Trace and Norm of Primitive element Suppose that $K$ is a number field, that is a finite extension of $\mathbb{Q}$. By the primitive element theorem, we can find a $\xi$ such that $K=\mathbb{Q}(\xi)$. Is there a quick formula for the trace and norm of $\xi$ ?
 A: Maybe the following was what I had in my mind when I asked the question.

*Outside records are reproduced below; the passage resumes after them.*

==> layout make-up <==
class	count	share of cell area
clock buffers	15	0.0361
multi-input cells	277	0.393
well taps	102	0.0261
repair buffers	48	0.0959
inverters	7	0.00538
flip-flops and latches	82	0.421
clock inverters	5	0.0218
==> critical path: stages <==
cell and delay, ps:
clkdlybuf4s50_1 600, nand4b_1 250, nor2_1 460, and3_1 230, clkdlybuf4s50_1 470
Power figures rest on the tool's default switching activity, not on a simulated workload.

Suppose $K$ is a degree $n$ extension of $\mathbb{Q}$ and suppose that
$$
\xi^n = a_0 + a_1\xi + a_2\xi^2 + \ldots + a_{n-1}\xi^{n-1}
$$ for some rational numbers $a_i$ s. Then we know that $\{1, \xi, \xi^2,\ldots,\xi^{n-1}\}$ is a vector space basis for $K$ over $\mathbb{Q}$. By definition, the trace of $\xi$ is the trace of the $\mathbb{Q}$ linear map $x\mapsto \xi x$ from $K$ to $K$. Therefore by considering the matrix representation of this map with the basis mentioned above, we can see that
$$
1\mapsto \xi\\
\xi\mapsto \xi^2\\
\vdots\\
\xi^{n-1}\mapsto f(\xi).
$$
Then the matrix of the above linear transformation is given by
$$
\begin{pmatrix}
0 & 0 & 0 & \cdots & a_0\\
1 & 0 & 0 & \cdots & a_1\\
0 & 1 & 0 & \cdots & a_2\\
\vdots & \vdots & \vdots & \ddots & \vdots\\
0 & 0 & 0 & \ldots & a_{n-1}
\end{pmatrix}.
$$
So the trace is equal to $a_{n-1}$. Evaluating along the first row, the determinant of the matrix is $\pm a_0$ which is the norm.